Assim, não foi uma criação inocente.
Além disso, Connell (2019) deixa evidente que a própria criação do cânone, que cria
um nicho ainda mais específico na sociologia, diz respeito a algo maior: um material prático,
que vem sendo objeto de estudo cada vez mais frequente entre os acadêmicos. Vejamos:
In recent years, the social sciences have been coming to terms with the fact that
knowledge formation and circulation is global, and is structured both by the history
of imperialism and the tremendous inequalities, as well as the technical possibilities,
of the neoliberal world economy today. Postcolonial, decolonial and Southern
perspectives have been elaborated in fields as diverse as education (Epstein and
Morrell, 2012), history (Chakrabarty, 2000), disability studies (Meekosha, 2011)
and criminology (Aas, 2012), as well as sociology in general (Sitas, 2006;
Rodríguez, Boatcă and Costa, 2010; Reuter and Villa, 2010) and specific fields such
as industrial sociology (Keim, 2008). (Connell, 2019, p. 359)
É curioso pensar que o cânone é óbvio quando se trata das ciências sociais. São
variáveis constantemente associadas. Tal observação fica evidente na seguinte passagem do
Cohn:
As disputas que se deram em torno da Sociologia devem ser vistas dentro dos seus
respectivos contextos históricos: se Durkheim atuou pelo estabelecimento de um
campo autônomo para a Sociologia nas instituições de ensino superior em disputa
com disciplinas estabelecidas como a Economia, a Filosofia e a Psicologia, se
esforçando para institucionalizar e profissionalizar a disciplina, Martineau desejou
estabelecer um domínio científico para o “estudo da moral distinto daquele dos
amadores e diletantes” (Campos e Daflon, 2022, p.83-84)

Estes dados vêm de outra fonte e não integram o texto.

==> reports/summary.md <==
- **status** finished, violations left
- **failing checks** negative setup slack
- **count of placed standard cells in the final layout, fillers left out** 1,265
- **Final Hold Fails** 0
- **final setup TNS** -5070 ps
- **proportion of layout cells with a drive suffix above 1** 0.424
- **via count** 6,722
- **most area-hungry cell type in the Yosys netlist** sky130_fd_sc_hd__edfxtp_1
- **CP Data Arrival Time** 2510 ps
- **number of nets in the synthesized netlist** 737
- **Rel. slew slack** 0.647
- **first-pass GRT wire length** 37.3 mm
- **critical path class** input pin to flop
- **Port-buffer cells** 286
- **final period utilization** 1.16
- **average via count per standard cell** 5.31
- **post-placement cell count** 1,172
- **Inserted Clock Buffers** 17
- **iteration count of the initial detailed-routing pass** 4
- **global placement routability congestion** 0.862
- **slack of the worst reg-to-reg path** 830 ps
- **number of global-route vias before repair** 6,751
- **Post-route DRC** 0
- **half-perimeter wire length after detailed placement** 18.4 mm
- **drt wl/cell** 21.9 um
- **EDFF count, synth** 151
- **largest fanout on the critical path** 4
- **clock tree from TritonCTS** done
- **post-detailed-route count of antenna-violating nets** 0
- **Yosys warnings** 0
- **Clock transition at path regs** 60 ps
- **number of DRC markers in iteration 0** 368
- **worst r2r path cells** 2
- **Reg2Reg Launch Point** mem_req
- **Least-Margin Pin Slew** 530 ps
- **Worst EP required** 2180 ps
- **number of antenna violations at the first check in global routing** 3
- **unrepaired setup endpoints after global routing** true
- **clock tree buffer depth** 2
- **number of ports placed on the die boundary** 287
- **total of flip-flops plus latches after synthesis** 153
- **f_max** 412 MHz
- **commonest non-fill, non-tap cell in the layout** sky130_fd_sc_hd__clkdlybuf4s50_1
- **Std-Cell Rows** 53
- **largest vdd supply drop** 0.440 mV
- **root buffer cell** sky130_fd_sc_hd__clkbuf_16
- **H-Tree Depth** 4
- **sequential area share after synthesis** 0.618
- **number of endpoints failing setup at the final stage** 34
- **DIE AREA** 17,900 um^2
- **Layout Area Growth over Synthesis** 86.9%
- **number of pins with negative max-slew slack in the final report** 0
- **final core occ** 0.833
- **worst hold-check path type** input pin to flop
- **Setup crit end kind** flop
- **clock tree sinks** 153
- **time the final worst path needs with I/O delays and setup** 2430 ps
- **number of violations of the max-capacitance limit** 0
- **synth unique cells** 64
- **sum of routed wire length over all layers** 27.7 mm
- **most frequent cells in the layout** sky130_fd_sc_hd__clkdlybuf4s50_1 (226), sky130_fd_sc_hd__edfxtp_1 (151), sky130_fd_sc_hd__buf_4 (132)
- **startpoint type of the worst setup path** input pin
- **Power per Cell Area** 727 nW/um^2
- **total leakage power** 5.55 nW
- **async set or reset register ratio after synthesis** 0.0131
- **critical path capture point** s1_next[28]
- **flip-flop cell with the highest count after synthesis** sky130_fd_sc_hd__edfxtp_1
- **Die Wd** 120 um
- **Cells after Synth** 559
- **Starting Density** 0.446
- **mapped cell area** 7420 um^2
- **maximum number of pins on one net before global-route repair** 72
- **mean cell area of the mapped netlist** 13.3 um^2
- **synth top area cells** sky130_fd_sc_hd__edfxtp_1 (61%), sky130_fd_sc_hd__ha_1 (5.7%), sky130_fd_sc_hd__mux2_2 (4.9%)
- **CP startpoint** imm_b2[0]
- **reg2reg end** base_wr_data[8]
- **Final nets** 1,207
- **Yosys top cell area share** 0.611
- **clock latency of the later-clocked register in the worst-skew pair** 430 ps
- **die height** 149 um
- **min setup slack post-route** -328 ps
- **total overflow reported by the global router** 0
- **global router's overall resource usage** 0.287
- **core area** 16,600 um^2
File: config.mk
export PLATFORM = sky130hd
export DESIGN_NAME = pwc_top
export DESIGN_NICKNAME = d
export VERILOG_FILES = /design/src/rtl/pwc_pkg.sv /design/src/rtl/pwc_sync.sv /design/src/rtl/pwc_pulse_qual.sv /design/src/rtl/pwc_page_buf.sv /design/src/rtl/pwc_sequencer.sv /design/src/rtl/pwc_top.sv
export SDC_FILE = /design/constraint.sdc
export NUM_CORES = 1
export LEC_CHECK = 0
export BUFFER_PORTS_ARGS = -buffer_cell sky130_fd_sc_hd__buf_2
export CAP_MARGIN = 10
export CELL_PAD_IN_SITES_DETAIL_PLACEMENT = 0
export CELL_PAD_IN_SITES_GLOBAL_PLACEMENT = 1
export CORE_UTILIZATION = 43
export CTS_BUF_LIST = sky130_fd_sc_hd__clkbuf_2
export CTS_CLUSTER_DIAMETER = 30
export CTS_CLUSTER_SIZE = 30
export DETAILED_ROUTE_END_ITERATION = 16
export GPL_TIMING_DRIVEN = 1
export PLACE_DENSITY_LB_ADDON = 0.1
export SKIP_LAST_GASP = 1
export SLEW_MARGIN = 20
export SYNTH_ARGS = -nofsm -noshare
export SYNTH_HDL_FRONTEND = slang
export SYNTH_HIERARCHICAL = 1
export SYNTH_SLANG_ARGS = --single-unit
File: constraint.sdc
create_clock -name clk -period 3.1 [get_ports clk]
set_input_delay 0.155 -clock clk [delete_from_list [all_inputs] [get_ports clk]]
set_output_delay 0.155 -clock clk [all_outputs]
set_load 0.005 [all_outputs]
File: src/rtl/pwc_pkg.sv
// Shared types for the page-write controller.
// Assumes: nothing beyond IEEE 1800-2017.
package pwc_pkg;
    // Write-strobe events seen on the synchronized strobe
    typedef struct packed {
        logic fall;   // strobe went low this cycle
        logic rise;   // strobe went high this cycle
        logic good;   // pulse that just ended was wide enough and well framed
    } we_evt_t;
endpackage

File: src/rtl/pwc_sync.sv
// Two-flop synchronizer for a vector of asynchronous inputs.
// Assumes: multi-bit buses are stable while they are sampled (only the
// single-bit controls need true metastability protection).
module pwc_sync #(
    parameter int W = 1,
    parameter logic [W-1:0] RST_VAL = '0
) (
    input  logic         clk,
    input  logic         rst_n,
    input  logic [W-1:0] d,
    output logic [W-1:0] q
);
    logic [W-1:0] meta_q;

    // Two register stages toward the clk domain
    always_ff @(posedge clk) begin
        if (!rst_n) begin
            meta_q <= RST_VAL;
            q      <= RST_VAL;
        end else begin
            meta_q <= d;
            q      <= meta_q;
        end
    end
endmodule

File: src/rtl/pwc_pulse_qual.sv
// Measures each low phase of the synchronized write strobe. A pulse is
// marked good when it lasted at least MIN_PULSE_CYC cycles, with chip select
// low and output enable high in every cycle. Address and data from the last
// low cycle are held for capture at the rise.
// Assumes: inputs already synchronized and aligned to one another.
module pwc_pulse_qual
    import pwc_pkg::*;
#(
    parameter int MIN_PULSE_CYC = 4,
    parameter int AW = 15,
    parameter int DW = 8
) (
    input  logic          clk,
    input  logic          rst_n,
    input  logic          we_s,
    input  logic          ce_s,
    input  logic          oe_s,
    input  logic [AW-1:0] addr_s,
    input  logic [DW-1:0] din_s,
    output we_evt_t       evt,
    output logic [AW-1:0] cap_addr,
    output logic [DW-1:0] cap_din
);
    localparam int CW = $clog2(MIN_PULSE_CYC + 1);
    localparam logic [CW-1:0] CMAX = CW'(MIN_PULSE_CYC);

    logic          we_d;
    logic [CW-1:0] wcnt;
    logic          frame_ok;
    logic          sel_ok;

    assign sel_ok = ~ce_s & oe_s;

    // Track the low phase: saturating width count, framing flag, bus hold
    always_ff @(posedge clk) begin
        if (!rst_n) begin
            we_d     <= 1'b1;
            wcnt     <= '0;
            frame_ok <= 1'b0;
            cap_addr <= '0;
            cap_din  <= '0;
        end else begin
            we_d <= we_s;
            if (!we_s) begin
                cap_addr <= addr_s;
                cap_din  <= din_s;
                if (we_d) begin
                    wcnt     <= CW'(1);
                    frame_ok <= sel_ok;
                end else begin
                    if (wcnt != CMAX) wcnt <= wcnt + CW'(1);
                    frame_ok <= frame_ok & sel_ok;
                end
            end
        end
    end

    // Edge and quality decode
    always_comb begin
        evt.fall = we_d & ~we_s;
        evt.rise = ~we_d & we_s;
        evt.good = frame_ok & (wcnt >= CMAX);
    end
endmodule

File: src/rtl/pwc_page_buf.sv
// Page buffer: one byte register and one valid bit per slot, plus the page
// address of the last loaded byte. A clear empties it.
// Assumes: PAGE_BYTES is a power of two and at least 2.
module pwc_page_buf #(
    parameter int PAGE_BYTES = 64,
    parameter int AW = 15,
    parameter int DW = 8
) (
    input  logic                         clk,
    input  logic                         rst_n,
    input  logic                         load,
    input  logic [AW-1:0]                load_addr,
    input  logic [DW-1:0]                load_data,
    input  logic                         clr,
    output logic [PAGE_BYTES-1:0]        mask,
    output logic [PAGE_BYTES*DW-1:0]     data,
    output logic [AW-$clog2(PAGE_BYTES)-1:0] page
);
    localparam int SLOT_W = $clog2(PAGE_BYTES);
    localparam int PAGE_AW = AW - SLOT_W;

    logic [SLOT_W-1:0] slot;
    assign slot = load_addr[SLOT_W-1:0];

    // Page address register
    always_ff @(posedge clk) begin
        if (!rst_n || clr) page <= '0;
        else if (load)     page <= load_addr[AW-1:SLOT_W];
    end

    for (genvar g = 0; g < PAGE_BYTES; g++) begin : g_slot
        // Per-slot byte store and valid flag
        always_ff @(posedge clk) begin
            if (!rst_n || clr) begin
                mask[g]            <= 1'b0;
                data[g*DW +: DW]   <= '0;
            end else if (load && slot == SLOT_W'(g)) begin
                mask[g]            <= 1'b1;
                data[g*DW +: DW]   <= load_data;
            end
        end
    end

    logic unused_w;
    assign unused_w = ^PAGE_AW;
endmodule

File: src/rtl/pwc_sequencer.sv
// Power-up inhibit, retriggerable byte-load timer and write-cycle busy timer.
// Decides byte acceptance and issues the one-cycle program strobe.
// Assumes: BLC_CYC >= 2, TWC_CYC >= 1, INIT_CYC >= 1.
module pwc_sequencer
    import pwc_pkg::*;
#(
    parameter int BLC_CYC  = 20000,
    parameter int TWC_CYC  = 1000000,
    parameter int INIT_CYC = 2000000
) (
    input  logic    clk,
    input  logic    rst_n,
    input  we_evt_t evt,
    input  logic    pending,
    output logic    accept,
    output logic    prog_start,
    output logic    busy
);
    localparam int TW = $clog2(BLC_CYC);
    localparam int BW = $clog2(TWC_CYC + 1);
    localparam int IW = $clog2(INIT_CYC + 1);

    logic [IW-1:0] icnt;
    logic          inhibit;
    logic          run;
    logic [TW-1:0] tcnt;
    logic [BW-1:0] bcnt;
    logic          gate;

    assign inhibit = (icnt != IW'(INIT_CYC));
    assign gate    = ~busy & ~inhibit;
    assign accept  = evt.rise & evt.good & gate;

    // Post-reset inhibit counter
    always_ff @(posedge clk) begin
        if (!rst_n)       icnt <= '0;
        else if (inhibit) icnt <= icnt + IW'(1);
    end

    // Byte-load timer, program strobe and busy window
    always_ff @(posedge clk) begin
        if (!rst_n) begin
            run        <= 1'b0;
            tcnt       <= '0;
            prog_start <= 1'b0;
            busy       <= 1'b0;
            bcnt       <= '0;
        end else begin
            prog_start <= 1'b0;
            if (busy) begin
                if (bcnt == '0) busy <= 1'b0;
                else            bcnt <= bcnt - BW'(1);
            end
            if (gate && evt.fall) begin
                run <= 1'b0;
            end else if (gate && evt.rise && (pending || accept)) begin
                run  <= 1'b1;
                tcnt <= '0;
            end else if (run) begin
                if (tcnt == TW'(BLC_CYC - 1)) begin
                    run        <= 1'b0;
                    prog_start <= 1'b1;
                    busy       <= 1'b1;
                    bcnt       <= BW'(TWC_CYC - 1);
                end else begin
                    tcnt <= tcnt + TW'(1);
                end
            end
        end
    end
endmodule

File: src/rtl/pwc_top.sv
// Write-pulse filter and page-load timer of a parallel EEPROM.
// Synchronizes the host controls, qualifies write strobes, fills the page
// buffer and commits the page when the byte-load timer runs out.
// Assumes: defaults sized for a 5 ns sampling clock; address and data held
// stable around the write strobe's rising edge.
module pwc_top #(
    parameter int AW            = 15,
    parameter int DW            = 8,
    parameter int PAGE_BYTES    = 64,
    parameter int MIN_PULSE_CYC = 4,
    parameter int BLC_CYC       = 20000,
    parameter int TWC_CYC       = 1000000,
    parameter int INIT_CYC      = 2000000
) (
    input  logic                             clk,
    input  logic                             rst_n,
    input  logic                             we_n,
    input  logic                             ce_n,
    input  logic                             oe_n,
    input  logic [AW-1:0]                    addr,
    input  logic [DW-1:0]                    din,
    output logic                             prog_start,
    output logic                             busy,
    output logic [AW-$clog2(PAGE_BYTES)-1:0] prog_page,
    output logic [PAGE_BYTES-1:0]            prog_mask,
    output logic [PAGE_BYTES*DW-1:0]         prog_data
);
    import pwc_pkg::*;

    logic [2:0]       ctl_s;
    logic [AW+DW-1:0] bus_s;
    we_evt_t          evt;
    logic [AW-1:0]    cap_addr;
    logic [DW-1:0]    cap_din;
    logic             accept;

    pwc_sync #(.W(3), .RST_VAL(3'b111)) u_ctl_sync (
        .clk(clk), .rst_n(rst_n), .d({we_n, ce_n, oe_n}), .q(ctl_s)
    );

    pwc_sync #(.W(AW+DW), .RST_VAL('0)) u_bus_sync (
        .clk(clk), .rst_n(rst_n), .d({addr, din}), .q(bus_s)
    );

    pwc_pulse_qual #(.MIN_PULSE_CYC(MIN_PULSE_CYC), .AW(AW), .DW(DW)) u_qual (
        .clk(clk), .rst_n(rst_n),
        .we_s(ctl_s[2]), .ce_s(ctl_s[1]), .oe_s(ctl_s[0]),
        .addr_s(bus_s[AW+DW-1:DW]), .din_s(bus_s[DW-1:0]),
        .evt(evt), .cap_addr(cap_addr), .cap_din(cap_din)
    );

    pwc_sequencer #(.BLC_CYC(BLC_CYC), .TWC_CYC(TWC_CYC), .INIT_CYC(INIT_CYC)) u_seq (
        .clk(clk), .rst_n(rst_n), .evt(evt), .pending(|prog_mask),
        .accept(accept), .prog_start(prog_start), .busy(busy)
    );

    pwc_page_buf #(.PAGE_BYTES(PAGE_BYTES), .AW(AW), .DW(DW)) u_buf (
        .clk(clk), .rst_n(rst_n),
        .load(accept), .load_addr(cap_addr), .load_data(cap_din),
        .clr(prog_start),
        .mask(prog_mask), .data(prog_data), .page(prog_page)
    );
endmodule

==> insert_results.sql <==
INSERT INTO impl_metrics (metric_group, metric, value, unit) VALUES
('clock_network', 'cts.path.max_buffers', '3', ''),
('sta', 'finalHoldViolCount', '0', ''),
('routing', 'post-route-drc-count', '0', ''),
('routing', 'detailedRoute.firstIterationViolations', '1255', ''),
('job', 'max_cap_violations', '0', ''),
('global_routing', 'antenna_violations_before_repair', '1', ''),
('clock_network', 'cts_made_buffers', '146', ''),
('floorplan', 'start_util', '0.437', ''),
('placed_design', 'place_congestion', '0.845', ''),
('routing', 'first_pass_iters', '5', ''),
('synthesis', 'postSynth.topFlopCell', 'sky130_fd_sc_hd__dfxtp_1', ''),
('clock_network', 'postCtsSetupRepairBufs', '0', ''),
('synthesis', 'synth-seq-cells', '724', ''),
('hold_path', 'min_from', 'rst_n', ''),
('global_routing', 'grt_usage', '0.294', ''),
('synthesis', 'synth-edff-count', '0', ''),
('layout', 'num-fill-cells', '5529', ''),
('routing', 'postRouteAntennaNets', '0', ''),
('power_and_ir_drop', 'total_power', '17900', 'µW'),
('synthesis', 'synth_area_leader_cell', 'sky130_fd_sc_hd__dfxtp_1', ''),
('sta', 'skew', '0.116', 'ns'),
('floorplan', 'fp.dieArea', '62500', 'µm²'),
('worst_setup_path', 'critPathLaunch', 'u_buf/mask[14]', ''),
('synthesis', 'ys_seq_area_frac', '0.548', ''),
('placed_design', 'dpl.hpwl', '64.1', 'mm'),
('clock_network', 'clock_sinks', '724', ''),
('global_routing', 'grt_first_pass_wirelength', '138', 'mm'),
('floorplan', 'coreArea', '60600', 'µm²'),
('sta', 'timing.final.crit_share', '0.952', ''),
('global_routing', 'grt_start_max_net_pins', '182', ''),
('layout', 'drive_above_1_share', '0.310', ''),
('routing', 'detailroute.via_count', '21800', ''),
('synthesis', 'asyncSetResetFlopFracSynth', '0', ''),
('floorplan', 'die_width', '250', 'µm'),
('floorplan', 'fp-row-count', '90', ''),
('synthesis', 'synthTopCellsByArea', 'sky130_fd_sc_hd__dfxtp_1 55%, sky130_fd_sc_hd__mux2i_1 21%, sky130_fd_sc_hd__nand2_1 7.8%', ''),
('synthesis', 'yosysTopAreaCellShare', '0.548', ''),
('synthesis', 'netlist_instances', '2573', ''),
('power_and_ir_drop', 'p_per_area', '536', 'nW/µm²'),
('sta', 'timing.max_slew.rel_slack', '0.258', ''),
('worst_setup_path', 'critPathCaptureType', 'flop', ''),
('worst_setup_path', 'critical_path_peak_fanout', '9', ''),
('sta', 'finalSetupTns', '0', 'ns'),
('worst_setup_path', 'critPathArrivalTime', '4.17', 'ns'),
('synthesis', 'syn_area_per_cell', '10.3', 'µm²'),
('clock_network', 'htree_num_levels', '4', ''),
('placed_design', 'place.detailed.instances', '3856', ''),
('layout', 'multiInputGateArea', '11300', 'µm²'),
('floorplan', 'die_boundary_height', '250', 'µm'),
('clock_network', 'clk-insertion-delay-late', '1.34', 'ns'),
('routing', 'avgViaCountPerCell', '5.19', ''),
('layout', 'final_net_count', '3337', ''),
('layout', 'final_common_cell', 'sky130_fd_sc_hd__dfxtp_1', ''),
('layout', 'register_area', '14500', 'µm²'),
('sta', 'maxClockFrequency', '339', 'MHz'),
('worst_setup_path', 'rr_startpoint', 'u_buf/mask[14]', ''),
('status', 'outcome', 'complete, no violations', ''),
('synthesis', 'ys.warnings.count', '6', ''),
('sta', 'max_slew.worst_pin.slew', '1.11', 'ns'),
('sta', 'setup_repair_after_global_routing_missed_its_margin', 'no', ''),
('layout', 'area_growth_syn_to_layout', '26.2', '%'),
('global_routing', 'total_congestion_overflow_after_global_routing', '0', ''),
('sta', 'final_critical_path_setup_slack', '0.149', 'ns'),
('clock_network', 'clock_tree_from_tritoncts', 'done', ''),
('power_and_ir_drop', 'cellLeakagePower', '0.0179', 'µW'),
('worst_setup_path', 'timing.setup.critical_path_class', 'reg2reg', ''),
('global_routing', 'vias_in_the_first_global_route', '21300', ''),
('synthesis', 'syn-num-nets', '2608', ''),
('routing', 'routed_wirelength', '94.3', 'mm'),
('sta', 'setup_viol', '0', ''),
('placed_design', 'pre_cts_ws', '0.151', 'ns');
sequential cells by signal (all words and copies together), names as in the netlist, 3 cells and up:
register / flops
u_qual/cap_din: 8
u_ctl_sync/meta_q: 3
u_seq/tcnt: 15
u_seq/bcnt: 20
u_buf/page: 9
u_buf/data: 512
u_seq/icnt: 21
u_ctl_sync/q: 3
u_bus_sync/meta_q: 23
u_bus_sync/q: 23
u_qual/cap_addr: 15
u_buf/mask: 64
u_qual/wcnt: 3
metrics by stage:
stage	instance area (µm²)	hold WS [ns]	utilization
final	33400	0.216	0.551
after floorplan	26500	0.228	-
after CTS	33400	0.0720	0.551
after global routing	33400	0.181	0.551
after global placement	30500	0.337	0.503
after detailed placement	30500	0.340	0.503
kinds of logic (layout without fill, tap and decap cells):
kind of cell | Yosys count | in the layout | synth area share
other cells | 0 | 1 | 0
buf+inv | 180 | 1027 | 0.0294
flops | 724 | 724 | 0.548
simple gates | 939 | 939 | 0.170
mux | 546 | 546 | 0.207
fa+ha+maj | 7 | 7 | 0.00331
compound gates | 157 | 157 | 0.0361
xor+xnor | 20 | 20 | 0.00662
worst max-delay path, stage by stage (launching register included):
cell and delay [ns]:
sky130_fd_sc_hd__dfxtp_1 0.36, sky130_fd_sc_hd__nor4_1 0.42, sky130_fd_sc_hd__nand4_1 0.30, sky130_fd_sc_hd__or4_1 0.56
sky130_fd_sc_hd__o21ai_1 0.25, sky130_fd_sc_hd__or2_2 0.18, sky130_fd_sc_hd__o41ai_2 0.17, sky130_fd_sc_hd__or4_1 0.58
sky130_fd_sc_hd__nand2_1 0.08
Yosys cell counts (3+ instances only):
| master | number |
|---|---|
| sky130_fd_sc_hd__o211ai_1 | 4 |
| sky130_fd_sc_hd__clkbuf_1 | 125 |
| sky130_fd_sc_hd__or4_1 | 14 |
| sky130_fd_sc_hd__inv_1 | 13 |
| sky130_fd_sc_hd__buf_2 | 26 |
| sky130_fd_sc_hd__nor2b_1 | 30 |
| sky130_fd_sc_hd__buf_6 | 6 |
| sky130_fd_sc_hd__and3b_1 | 3 |
| sky130_fd_sc_hd__o31ai_1 | 9 |
| sky130_fd_sc_hd__and4_1 | 4 |
| sky130_fd_sc_hd__nand3b_1 | 3 |
| sky130_fd_sc_hd__o21a_1 | 3 |
| sky130_fd_sc_hd__and2_2 | 46 |
| sky130_fd_sc_hd__clkbuf_2 | 4 |
| sky130_fd_sc_hd__or3_1 | 19 |
| sky130_fd_sc_hd__ha_1 | 7 |
| sky130_fd_sc_hd__nand2_2 | 52 |
| sky130_fd_sc_hd__mux2i_1 | 545 |
| sky130_fd_sc_hd__nand2b_1 | 12 |
| sky130_fd_sc_hd__xor2_1 | 12 |
| sky130_fd_sc_hd__and4b_1 | 5 |
| sky130_fd_sc_hd__a31oi_1 | 4 |
| sky130_fd_sc_hd__a21oi_1 | 92 |
| sky130_fd_sc_hd__and4bb_2 | 6 |
| sky130_fd_sc_hd__nand3_1 | 15 |
| sky130_fd_sc_hd__dfxtp_1 | 724 |
| sky130_fd_sc_hd__and2_1 | 3 |
| sky130_fd_sc_hd__nor2_1 | 101 |
| sky130_fd_sc_hd__nor3_1 | 11 |
| sky130_fd_sc_hd__or4b_1 | 4 |
| sky130_fd_sc_hd__o21ai_0 | 17 |
| sky130_fd_sc_hd__or2_2 | 5 |
| sky130_fd_sc_hd__buf_4 | 5 |
| sky130_fd_sc_hd__o41ai_1 | 4 |
| sky130_fd_sc_hd__and3_1 | 3 |
| sky130_fd_sc_hd__nor4_1 | 22 |
| sky130_fd_sc_hd__xnor2_1 | 8 |
| sky130_fd_sc_hd__o21ai_1 | 3 |
| sky130_fd_sc_hd__nand2_1 | 550 |
| sky130_fd_sc_hd__nand4_1 | 14 |
| sky130_fd_sc_hd__nor4b_4 | 3 |
layer usage:
layer / part of all wire / up-vias / GRT usage
met3: 0.073 / 149 / 0.0887
met2: 0.48 / 751 / 0.488
met1: 0.41 / 10600 / 0.352
met4: 0.037 / 0 / 0.125
met5: 0 / - / 0
li1: - / 10300 / -
final timing paths:
kind / endpoint / slack, ns / cells after the start
hold / removal: u_buf/data[322] / 0.22 / 6
setup / recovery: u_seq/tcnt[9] / 0.15 / 8
setup reg to reg: u_seq/tcnt[9] / 0.15 / 8
hold reg to reg: u_ctl_sync/q[2] / 0.44 / 1
where the power goes:
| group | switching [µW] | internal, µW |
|---|---|---|
| logic | 243 | 153 |
| registers | 18.4 | 9340 |
| clock network | 3950 | 4170 |
| total | 4210 | 13700 |
layout make-up:
cell class,count,share of cell area
tap,782,0.0293
sequential,724,0.434
clock inverter,93,0.0373
inverter,14,0.00157
timing repair buffer,747,0.134
antenna,1,0.0000749
multi-input combinational,1669,0.338
clock buffer,173,0.0259
what timing repair did:
item,in CTS,in global routing
setup endpoints to repair,0,3
hold endpoints to repair,677,0
gates resized for setup,0,1
hold buffers,80,0
Power figures use the tool's default switching activity.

Para fazer generalizações justas e corretas sobre a sociedade observada, ela entendia
que era necessário que o observador evitasse julgá-la, a partir dos parâmetros da sua
sociedade de origem ou de suas inclinações pessoais. Por enxergar o pesquisador
como um agente moral, dotado de valores, entendia que era necessário evitar que os
seus princípios morais se tornassem a régua para avaliar outras sociedades. Diante
disso, uma estratégia possível era avaliar uma sociedade, a partir dos próprios
princípios e padrões morais que ela se propunha a realizar. Desta maneira, o
sociólogo poderia estudar o status moral de outra sociedade de forma crítica, mas
justa (Campos e Daflon, 2022, p. 85)
At the end of the day, re-working the canon, even de-colonizing the canon, and
substituting a more diverse group of classics, is not a methodologically adequate
way of relating to the history of social thought (Connell, 2019, p. 358).
REFERÊNCIAS BIBLIOGRÁFICAS
CAMPOS, Luna Ribeiro; DAFLON, Verônica Toste. Harriet Martineau. In: Verônica Toste
Daflon e Luna Ribeiro Campos (orgs.). Pioneiras da sociologia: mulheres intelectuais nos
séculos XVIII e XIX, Niterói: Eduff, 2022. p. 237-256.
COHN, G. (et al.). Sociologia: para ler os clássicos. 2. ed. Rio de Janeiro: Azougue, 2009.